=== Exercise brief ===
Provide only the number of lines in the records below that include "launching".

=== Data section ===
────────────────

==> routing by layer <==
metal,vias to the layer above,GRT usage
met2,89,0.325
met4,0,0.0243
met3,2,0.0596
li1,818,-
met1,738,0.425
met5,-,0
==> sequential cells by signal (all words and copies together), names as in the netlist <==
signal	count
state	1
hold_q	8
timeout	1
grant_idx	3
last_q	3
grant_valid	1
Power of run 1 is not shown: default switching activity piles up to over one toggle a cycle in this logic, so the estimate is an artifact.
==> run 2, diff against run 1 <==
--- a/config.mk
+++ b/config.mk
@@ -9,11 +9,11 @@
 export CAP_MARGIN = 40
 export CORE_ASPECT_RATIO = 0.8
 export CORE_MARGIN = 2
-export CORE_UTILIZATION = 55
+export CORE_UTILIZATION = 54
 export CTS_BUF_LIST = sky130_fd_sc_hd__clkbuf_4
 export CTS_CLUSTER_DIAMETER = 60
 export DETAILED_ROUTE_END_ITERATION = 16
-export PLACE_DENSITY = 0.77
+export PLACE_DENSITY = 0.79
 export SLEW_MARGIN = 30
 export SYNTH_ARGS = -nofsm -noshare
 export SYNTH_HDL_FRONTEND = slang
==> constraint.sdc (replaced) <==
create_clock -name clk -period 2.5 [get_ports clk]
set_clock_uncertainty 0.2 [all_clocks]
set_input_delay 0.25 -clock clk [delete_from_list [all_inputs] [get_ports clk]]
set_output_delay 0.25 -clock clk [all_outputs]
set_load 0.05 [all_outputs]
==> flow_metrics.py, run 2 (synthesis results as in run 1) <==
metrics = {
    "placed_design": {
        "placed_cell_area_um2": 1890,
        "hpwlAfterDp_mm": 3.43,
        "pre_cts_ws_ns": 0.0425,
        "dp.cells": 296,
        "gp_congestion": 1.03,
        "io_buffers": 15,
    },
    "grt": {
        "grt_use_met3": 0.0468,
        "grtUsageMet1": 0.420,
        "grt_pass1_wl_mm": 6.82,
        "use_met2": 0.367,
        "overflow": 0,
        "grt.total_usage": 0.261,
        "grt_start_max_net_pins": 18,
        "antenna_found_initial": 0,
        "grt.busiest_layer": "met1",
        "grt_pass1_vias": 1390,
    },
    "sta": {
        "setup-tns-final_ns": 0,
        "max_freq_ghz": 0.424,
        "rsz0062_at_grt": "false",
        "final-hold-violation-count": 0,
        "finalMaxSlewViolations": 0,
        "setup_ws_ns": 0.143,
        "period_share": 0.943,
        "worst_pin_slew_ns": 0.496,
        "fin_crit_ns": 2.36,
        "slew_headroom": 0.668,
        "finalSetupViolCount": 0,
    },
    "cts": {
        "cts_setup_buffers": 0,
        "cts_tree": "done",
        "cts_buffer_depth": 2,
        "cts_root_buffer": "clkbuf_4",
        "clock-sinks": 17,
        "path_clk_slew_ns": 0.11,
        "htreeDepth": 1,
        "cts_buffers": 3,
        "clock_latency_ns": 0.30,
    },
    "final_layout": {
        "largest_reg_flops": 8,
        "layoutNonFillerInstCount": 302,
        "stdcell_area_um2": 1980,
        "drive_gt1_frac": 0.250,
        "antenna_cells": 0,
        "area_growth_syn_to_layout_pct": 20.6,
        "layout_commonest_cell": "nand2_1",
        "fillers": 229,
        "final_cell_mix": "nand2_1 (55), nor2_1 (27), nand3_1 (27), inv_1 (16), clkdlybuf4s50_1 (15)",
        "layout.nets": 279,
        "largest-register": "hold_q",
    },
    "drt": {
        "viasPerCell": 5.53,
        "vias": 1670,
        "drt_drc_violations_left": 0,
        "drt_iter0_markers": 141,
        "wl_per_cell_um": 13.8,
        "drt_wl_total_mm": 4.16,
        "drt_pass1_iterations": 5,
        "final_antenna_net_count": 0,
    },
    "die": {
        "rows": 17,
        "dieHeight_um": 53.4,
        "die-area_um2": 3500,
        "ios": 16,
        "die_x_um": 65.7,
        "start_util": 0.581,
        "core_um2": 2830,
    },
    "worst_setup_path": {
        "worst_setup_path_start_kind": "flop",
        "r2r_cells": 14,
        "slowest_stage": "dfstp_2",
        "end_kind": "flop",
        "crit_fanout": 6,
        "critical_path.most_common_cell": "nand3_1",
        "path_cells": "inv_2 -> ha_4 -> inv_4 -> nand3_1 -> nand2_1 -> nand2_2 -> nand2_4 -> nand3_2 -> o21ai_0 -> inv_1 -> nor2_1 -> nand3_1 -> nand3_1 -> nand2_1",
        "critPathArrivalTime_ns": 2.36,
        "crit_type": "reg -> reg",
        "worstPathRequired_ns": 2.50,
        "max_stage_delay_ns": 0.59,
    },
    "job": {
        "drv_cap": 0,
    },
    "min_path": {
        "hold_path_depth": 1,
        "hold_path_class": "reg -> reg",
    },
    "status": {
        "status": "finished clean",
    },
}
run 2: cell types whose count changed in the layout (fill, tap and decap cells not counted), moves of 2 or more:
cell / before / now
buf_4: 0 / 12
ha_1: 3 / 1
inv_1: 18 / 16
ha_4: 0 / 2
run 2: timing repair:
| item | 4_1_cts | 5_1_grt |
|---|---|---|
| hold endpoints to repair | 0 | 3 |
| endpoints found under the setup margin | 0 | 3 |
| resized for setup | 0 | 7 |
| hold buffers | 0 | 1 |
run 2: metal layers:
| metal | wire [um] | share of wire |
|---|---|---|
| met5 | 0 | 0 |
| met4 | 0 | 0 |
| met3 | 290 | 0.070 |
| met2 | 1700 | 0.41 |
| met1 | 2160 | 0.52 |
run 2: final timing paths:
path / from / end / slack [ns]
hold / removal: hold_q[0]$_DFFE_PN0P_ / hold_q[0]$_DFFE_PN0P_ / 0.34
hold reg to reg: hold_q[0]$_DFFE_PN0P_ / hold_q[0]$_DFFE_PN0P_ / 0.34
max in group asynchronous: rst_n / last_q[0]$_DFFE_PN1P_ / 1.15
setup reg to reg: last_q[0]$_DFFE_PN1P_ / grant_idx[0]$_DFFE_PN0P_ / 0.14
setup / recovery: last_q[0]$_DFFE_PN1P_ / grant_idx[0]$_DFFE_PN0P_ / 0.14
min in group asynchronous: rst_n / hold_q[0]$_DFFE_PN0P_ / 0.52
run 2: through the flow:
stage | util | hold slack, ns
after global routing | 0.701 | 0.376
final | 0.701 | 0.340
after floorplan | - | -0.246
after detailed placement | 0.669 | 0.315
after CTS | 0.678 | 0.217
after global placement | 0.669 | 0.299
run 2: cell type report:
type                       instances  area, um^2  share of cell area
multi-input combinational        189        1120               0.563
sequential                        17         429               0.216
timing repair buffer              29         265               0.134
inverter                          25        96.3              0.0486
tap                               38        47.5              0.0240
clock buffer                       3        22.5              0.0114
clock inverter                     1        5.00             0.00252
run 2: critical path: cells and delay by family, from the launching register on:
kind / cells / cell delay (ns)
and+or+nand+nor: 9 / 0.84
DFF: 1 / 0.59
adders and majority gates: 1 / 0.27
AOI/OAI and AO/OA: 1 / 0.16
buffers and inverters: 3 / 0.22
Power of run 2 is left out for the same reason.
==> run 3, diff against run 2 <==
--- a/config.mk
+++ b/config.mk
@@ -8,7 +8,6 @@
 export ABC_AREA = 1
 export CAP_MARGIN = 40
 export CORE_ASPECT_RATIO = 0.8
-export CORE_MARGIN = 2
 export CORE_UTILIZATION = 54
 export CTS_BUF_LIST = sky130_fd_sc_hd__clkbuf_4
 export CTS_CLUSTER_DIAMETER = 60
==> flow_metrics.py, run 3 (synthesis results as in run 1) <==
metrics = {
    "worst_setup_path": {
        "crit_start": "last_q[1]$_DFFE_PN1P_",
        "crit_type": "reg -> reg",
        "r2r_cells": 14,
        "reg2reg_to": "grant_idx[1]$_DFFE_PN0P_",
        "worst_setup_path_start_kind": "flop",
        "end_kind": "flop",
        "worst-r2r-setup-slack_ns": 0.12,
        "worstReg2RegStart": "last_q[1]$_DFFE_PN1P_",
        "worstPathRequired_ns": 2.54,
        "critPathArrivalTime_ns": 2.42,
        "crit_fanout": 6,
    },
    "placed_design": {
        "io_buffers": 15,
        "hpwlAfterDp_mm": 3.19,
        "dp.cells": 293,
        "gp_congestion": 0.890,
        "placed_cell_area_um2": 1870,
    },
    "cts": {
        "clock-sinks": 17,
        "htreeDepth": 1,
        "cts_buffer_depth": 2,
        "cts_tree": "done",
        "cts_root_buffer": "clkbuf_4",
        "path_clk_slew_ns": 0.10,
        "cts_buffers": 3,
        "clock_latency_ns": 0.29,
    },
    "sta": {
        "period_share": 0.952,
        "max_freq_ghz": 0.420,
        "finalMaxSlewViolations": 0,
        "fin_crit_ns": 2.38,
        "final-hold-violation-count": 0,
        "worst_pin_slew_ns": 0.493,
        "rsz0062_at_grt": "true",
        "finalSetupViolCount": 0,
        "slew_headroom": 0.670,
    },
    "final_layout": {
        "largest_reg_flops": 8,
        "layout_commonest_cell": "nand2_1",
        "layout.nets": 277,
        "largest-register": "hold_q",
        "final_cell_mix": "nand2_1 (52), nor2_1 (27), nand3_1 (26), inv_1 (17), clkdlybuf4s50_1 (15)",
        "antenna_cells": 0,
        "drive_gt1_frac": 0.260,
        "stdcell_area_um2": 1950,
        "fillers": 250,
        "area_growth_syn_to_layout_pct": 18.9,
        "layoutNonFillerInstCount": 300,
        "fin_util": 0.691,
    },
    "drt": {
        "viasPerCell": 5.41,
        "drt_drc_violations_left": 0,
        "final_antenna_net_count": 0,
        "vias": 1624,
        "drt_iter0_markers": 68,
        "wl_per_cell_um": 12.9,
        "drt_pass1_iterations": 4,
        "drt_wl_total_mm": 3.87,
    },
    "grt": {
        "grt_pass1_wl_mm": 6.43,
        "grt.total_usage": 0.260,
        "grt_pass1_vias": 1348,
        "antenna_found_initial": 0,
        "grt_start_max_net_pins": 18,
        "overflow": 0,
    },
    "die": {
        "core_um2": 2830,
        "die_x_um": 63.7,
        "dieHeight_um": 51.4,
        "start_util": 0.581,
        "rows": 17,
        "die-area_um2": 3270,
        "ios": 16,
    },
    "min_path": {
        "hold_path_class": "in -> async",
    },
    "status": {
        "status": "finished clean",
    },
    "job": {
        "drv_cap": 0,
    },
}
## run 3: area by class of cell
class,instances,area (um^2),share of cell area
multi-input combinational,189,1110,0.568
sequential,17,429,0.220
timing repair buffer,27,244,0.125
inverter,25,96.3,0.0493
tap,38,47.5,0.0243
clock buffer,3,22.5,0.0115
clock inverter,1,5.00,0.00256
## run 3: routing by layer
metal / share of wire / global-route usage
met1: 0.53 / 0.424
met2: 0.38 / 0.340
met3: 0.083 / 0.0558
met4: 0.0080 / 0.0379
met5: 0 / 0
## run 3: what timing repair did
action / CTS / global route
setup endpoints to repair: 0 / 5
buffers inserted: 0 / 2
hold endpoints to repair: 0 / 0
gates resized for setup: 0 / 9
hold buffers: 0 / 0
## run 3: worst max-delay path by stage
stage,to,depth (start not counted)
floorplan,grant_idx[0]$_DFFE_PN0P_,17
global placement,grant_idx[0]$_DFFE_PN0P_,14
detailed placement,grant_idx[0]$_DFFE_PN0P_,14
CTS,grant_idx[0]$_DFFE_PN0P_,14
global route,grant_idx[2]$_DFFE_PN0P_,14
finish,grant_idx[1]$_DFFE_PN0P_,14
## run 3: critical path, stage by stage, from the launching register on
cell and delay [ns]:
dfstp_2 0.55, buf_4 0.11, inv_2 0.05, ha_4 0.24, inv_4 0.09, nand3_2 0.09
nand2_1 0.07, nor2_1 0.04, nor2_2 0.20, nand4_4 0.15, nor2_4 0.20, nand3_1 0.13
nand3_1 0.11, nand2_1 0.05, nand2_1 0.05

────────────────

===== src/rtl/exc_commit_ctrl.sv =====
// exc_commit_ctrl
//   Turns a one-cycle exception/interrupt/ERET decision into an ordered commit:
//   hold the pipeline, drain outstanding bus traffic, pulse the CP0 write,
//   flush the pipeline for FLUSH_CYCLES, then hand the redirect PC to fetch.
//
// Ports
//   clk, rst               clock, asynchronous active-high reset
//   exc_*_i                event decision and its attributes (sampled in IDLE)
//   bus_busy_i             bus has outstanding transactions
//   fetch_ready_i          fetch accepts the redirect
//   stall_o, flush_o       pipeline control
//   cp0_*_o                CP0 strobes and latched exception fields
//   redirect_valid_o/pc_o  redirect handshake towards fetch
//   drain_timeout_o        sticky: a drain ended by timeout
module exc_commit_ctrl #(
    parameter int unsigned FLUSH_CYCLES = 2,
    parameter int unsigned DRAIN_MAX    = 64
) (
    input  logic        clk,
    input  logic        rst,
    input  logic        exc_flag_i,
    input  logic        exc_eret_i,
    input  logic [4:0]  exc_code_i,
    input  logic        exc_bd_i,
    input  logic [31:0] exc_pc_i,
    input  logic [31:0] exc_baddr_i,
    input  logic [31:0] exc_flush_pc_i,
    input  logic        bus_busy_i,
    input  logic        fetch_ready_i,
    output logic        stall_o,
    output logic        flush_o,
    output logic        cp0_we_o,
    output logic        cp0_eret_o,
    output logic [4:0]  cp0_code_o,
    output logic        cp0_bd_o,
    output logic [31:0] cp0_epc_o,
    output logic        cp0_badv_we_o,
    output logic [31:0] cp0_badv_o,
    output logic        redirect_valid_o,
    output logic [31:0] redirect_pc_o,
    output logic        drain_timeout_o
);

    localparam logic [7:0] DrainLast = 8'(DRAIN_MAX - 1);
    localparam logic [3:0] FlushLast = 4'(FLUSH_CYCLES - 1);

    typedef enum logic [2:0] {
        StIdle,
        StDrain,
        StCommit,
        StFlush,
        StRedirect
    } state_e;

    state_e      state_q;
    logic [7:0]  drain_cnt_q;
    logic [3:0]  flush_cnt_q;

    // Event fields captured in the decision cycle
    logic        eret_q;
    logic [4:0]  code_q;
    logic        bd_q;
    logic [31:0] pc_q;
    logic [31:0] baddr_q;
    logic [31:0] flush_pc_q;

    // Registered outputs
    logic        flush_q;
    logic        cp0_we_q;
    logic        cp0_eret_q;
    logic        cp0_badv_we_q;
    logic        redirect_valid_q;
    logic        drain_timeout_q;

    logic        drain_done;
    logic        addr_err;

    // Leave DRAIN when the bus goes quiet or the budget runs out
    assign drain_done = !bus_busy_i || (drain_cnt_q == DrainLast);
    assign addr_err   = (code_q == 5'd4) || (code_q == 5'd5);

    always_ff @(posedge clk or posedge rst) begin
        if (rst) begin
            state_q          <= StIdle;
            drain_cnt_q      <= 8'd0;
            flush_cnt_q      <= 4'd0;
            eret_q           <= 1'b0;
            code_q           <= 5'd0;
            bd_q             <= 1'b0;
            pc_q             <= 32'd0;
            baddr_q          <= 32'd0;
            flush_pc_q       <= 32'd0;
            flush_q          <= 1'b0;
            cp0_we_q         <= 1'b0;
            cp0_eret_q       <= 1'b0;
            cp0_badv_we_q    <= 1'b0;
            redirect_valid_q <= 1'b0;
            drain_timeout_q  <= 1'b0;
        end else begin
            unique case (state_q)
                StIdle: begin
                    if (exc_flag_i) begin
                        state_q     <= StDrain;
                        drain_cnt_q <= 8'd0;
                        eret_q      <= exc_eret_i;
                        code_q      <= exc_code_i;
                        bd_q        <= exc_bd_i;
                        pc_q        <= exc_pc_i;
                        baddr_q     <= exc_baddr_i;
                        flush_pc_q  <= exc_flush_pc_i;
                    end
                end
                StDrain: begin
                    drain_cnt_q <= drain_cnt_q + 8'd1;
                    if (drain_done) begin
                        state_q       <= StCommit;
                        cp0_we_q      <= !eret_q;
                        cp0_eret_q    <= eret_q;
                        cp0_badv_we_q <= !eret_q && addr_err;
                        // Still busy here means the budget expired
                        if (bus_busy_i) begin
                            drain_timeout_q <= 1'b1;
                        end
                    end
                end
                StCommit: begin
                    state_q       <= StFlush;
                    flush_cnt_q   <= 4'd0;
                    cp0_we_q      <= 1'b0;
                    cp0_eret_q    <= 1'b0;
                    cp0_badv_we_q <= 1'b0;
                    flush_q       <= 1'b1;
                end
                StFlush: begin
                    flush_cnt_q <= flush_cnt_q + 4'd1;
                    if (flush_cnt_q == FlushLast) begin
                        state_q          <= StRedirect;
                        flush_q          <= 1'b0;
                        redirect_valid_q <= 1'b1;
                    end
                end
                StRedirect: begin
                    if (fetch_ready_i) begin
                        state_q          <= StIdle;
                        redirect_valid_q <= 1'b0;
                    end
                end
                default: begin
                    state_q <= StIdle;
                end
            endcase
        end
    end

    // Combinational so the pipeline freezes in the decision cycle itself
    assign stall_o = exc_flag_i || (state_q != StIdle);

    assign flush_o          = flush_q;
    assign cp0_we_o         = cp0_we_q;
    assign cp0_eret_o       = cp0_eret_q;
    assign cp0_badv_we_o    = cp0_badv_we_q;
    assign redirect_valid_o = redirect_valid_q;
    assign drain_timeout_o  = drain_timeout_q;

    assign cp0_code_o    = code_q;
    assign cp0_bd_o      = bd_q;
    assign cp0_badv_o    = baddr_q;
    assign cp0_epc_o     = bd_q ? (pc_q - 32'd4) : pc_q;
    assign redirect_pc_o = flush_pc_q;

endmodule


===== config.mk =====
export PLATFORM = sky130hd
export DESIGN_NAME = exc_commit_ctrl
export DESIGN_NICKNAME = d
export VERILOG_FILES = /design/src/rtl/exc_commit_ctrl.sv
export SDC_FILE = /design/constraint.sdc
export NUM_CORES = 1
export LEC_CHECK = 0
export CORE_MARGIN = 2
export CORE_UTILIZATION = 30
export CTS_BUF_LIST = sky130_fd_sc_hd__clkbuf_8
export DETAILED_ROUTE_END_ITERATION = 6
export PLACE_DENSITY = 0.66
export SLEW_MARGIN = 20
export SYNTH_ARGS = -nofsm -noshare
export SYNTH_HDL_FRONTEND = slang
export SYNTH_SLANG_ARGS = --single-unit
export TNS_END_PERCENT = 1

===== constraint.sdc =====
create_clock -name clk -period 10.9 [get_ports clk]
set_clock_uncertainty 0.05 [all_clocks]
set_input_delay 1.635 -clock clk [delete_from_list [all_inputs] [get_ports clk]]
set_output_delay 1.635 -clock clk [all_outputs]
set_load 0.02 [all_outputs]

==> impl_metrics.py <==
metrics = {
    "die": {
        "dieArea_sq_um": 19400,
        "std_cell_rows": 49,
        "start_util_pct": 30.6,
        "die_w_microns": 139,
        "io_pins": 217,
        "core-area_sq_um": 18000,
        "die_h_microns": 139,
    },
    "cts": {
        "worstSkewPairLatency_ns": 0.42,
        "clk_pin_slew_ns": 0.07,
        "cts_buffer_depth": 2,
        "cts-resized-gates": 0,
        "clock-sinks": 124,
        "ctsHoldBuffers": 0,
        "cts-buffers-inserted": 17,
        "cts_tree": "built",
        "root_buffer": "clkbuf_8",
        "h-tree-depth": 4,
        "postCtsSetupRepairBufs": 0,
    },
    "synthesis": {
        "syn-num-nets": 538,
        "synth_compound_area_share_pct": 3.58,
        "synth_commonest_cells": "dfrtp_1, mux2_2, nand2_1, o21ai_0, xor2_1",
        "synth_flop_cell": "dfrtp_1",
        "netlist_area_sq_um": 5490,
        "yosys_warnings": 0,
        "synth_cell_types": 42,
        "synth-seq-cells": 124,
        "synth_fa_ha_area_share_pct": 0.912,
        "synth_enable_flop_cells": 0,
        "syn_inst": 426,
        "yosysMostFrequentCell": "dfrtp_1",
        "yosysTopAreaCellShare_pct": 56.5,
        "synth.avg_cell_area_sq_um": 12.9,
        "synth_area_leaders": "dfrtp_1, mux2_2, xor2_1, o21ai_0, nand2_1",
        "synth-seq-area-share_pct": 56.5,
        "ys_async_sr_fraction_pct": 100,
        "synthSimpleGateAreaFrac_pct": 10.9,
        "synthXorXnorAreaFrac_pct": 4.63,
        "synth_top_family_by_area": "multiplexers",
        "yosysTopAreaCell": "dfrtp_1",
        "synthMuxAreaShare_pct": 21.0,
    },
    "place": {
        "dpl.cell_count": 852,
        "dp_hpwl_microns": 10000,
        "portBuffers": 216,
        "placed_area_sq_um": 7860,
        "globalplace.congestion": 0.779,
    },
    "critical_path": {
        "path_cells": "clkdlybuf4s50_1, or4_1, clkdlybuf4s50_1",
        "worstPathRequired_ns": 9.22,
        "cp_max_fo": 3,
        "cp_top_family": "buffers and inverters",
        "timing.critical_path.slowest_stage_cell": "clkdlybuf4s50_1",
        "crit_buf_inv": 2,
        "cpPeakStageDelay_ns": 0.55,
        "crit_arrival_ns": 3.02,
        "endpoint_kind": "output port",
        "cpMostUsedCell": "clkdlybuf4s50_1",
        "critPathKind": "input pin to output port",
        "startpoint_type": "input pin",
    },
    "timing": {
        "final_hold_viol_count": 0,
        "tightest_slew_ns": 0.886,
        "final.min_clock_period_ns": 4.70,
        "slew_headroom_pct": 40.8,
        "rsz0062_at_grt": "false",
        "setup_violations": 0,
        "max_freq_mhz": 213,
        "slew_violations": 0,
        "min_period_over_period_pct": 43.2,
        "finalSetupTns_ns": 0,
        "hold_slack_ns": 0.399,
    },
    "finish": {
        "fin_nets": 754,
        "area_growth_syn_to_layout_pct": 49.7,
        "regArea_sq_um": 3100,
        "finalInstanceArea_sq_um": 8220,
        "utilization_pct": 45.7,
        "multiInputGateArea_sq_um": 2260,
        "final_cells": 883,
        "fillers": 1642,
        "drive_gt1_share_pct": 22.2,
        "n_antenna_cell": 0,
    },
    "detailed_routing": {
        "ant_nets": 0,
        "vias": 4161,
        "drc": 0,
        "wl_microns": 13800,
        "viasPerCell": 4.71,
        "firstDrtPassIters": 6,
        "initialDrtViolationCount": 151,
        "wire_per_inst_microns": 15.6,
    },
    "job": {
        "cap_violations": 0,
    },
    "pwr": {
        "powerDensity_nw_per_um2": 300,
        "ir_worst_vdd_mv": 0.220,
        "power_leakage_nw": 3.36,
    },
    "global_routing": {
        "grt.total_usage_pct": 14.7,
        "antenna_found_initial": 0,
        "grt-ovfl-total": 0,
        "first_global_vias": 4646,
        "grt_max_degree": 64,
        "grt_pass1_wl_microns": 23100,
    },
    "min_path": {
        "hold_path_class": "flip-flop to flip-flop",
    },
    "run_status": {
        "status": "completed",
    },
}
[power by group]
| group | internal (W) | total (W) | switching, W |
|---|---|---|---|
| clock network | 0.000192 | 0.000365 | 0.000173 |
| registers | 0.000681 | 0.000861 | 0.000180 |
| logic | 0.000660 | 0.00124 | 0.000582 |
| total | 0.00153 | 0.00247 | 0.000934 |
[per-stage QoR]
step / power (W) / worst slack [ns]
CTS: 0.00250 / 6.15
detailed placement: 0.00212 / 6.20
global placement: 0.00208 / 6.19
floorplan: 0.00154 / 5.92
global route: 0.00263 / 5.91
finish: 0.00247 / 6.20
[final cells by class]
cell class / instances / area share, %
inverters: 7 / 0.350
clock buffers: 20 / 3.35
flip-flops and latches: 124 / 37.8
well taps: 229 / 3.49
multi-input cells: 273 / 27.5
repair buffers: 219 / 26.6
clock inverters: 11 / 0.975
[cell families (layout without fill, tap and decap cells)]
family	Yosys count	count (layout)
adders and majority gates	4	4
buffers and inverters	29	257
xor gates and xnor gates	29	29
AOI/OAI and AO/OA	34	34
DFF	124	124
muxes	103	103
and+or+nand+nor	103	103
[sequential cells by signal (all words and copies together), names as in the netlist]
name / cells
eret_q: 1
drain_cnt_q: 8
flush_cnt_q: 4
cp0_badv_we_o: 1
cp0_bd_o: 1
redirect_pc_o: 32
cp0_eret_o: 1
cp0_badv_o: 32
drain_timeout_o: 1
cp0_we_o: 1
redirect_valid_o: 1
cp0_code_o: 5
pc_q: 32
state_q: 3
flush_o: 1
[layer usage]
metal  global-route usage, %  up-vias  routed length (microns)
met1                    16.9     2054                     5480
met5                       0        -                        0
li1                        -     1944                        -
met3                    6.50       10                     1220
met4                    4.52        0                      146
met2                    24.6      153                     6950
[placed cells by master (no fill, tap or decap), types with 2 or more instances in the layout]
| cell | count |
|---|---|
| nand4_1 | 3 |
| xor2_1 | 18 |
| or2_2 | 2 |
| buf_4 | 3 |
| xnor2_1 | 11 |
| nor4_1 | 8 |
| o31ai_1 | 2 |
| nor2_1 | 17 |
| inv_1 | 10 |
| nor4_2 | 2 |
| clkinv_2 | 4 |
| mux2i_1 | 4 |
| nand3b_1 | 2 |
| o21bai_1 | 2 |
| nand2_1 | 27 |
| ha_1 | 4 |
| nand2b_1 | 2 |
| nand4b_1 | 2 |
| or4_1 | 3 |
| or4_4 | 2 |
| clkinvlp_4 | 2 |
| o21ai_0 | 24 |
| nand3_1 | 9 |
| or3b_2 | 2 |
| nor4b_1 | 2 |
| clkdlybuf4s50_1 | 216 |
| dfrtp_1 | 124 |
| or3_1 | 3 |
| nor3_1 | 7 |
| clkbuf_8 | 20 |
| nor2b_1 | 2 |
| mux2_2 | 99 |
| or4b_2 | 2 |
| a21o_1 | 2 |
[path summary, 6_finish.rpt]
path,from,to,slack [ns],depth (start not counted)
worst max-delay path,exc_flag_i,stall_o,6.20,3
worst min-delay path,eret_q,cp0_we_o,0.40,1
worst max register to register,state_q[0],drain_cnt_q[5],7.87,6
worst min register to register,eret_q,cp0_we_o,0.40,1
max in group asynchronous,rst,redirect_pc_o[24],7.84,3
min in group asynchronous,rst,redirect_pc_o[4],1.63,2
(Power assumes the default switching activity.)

────────────────

=== Your response ===
2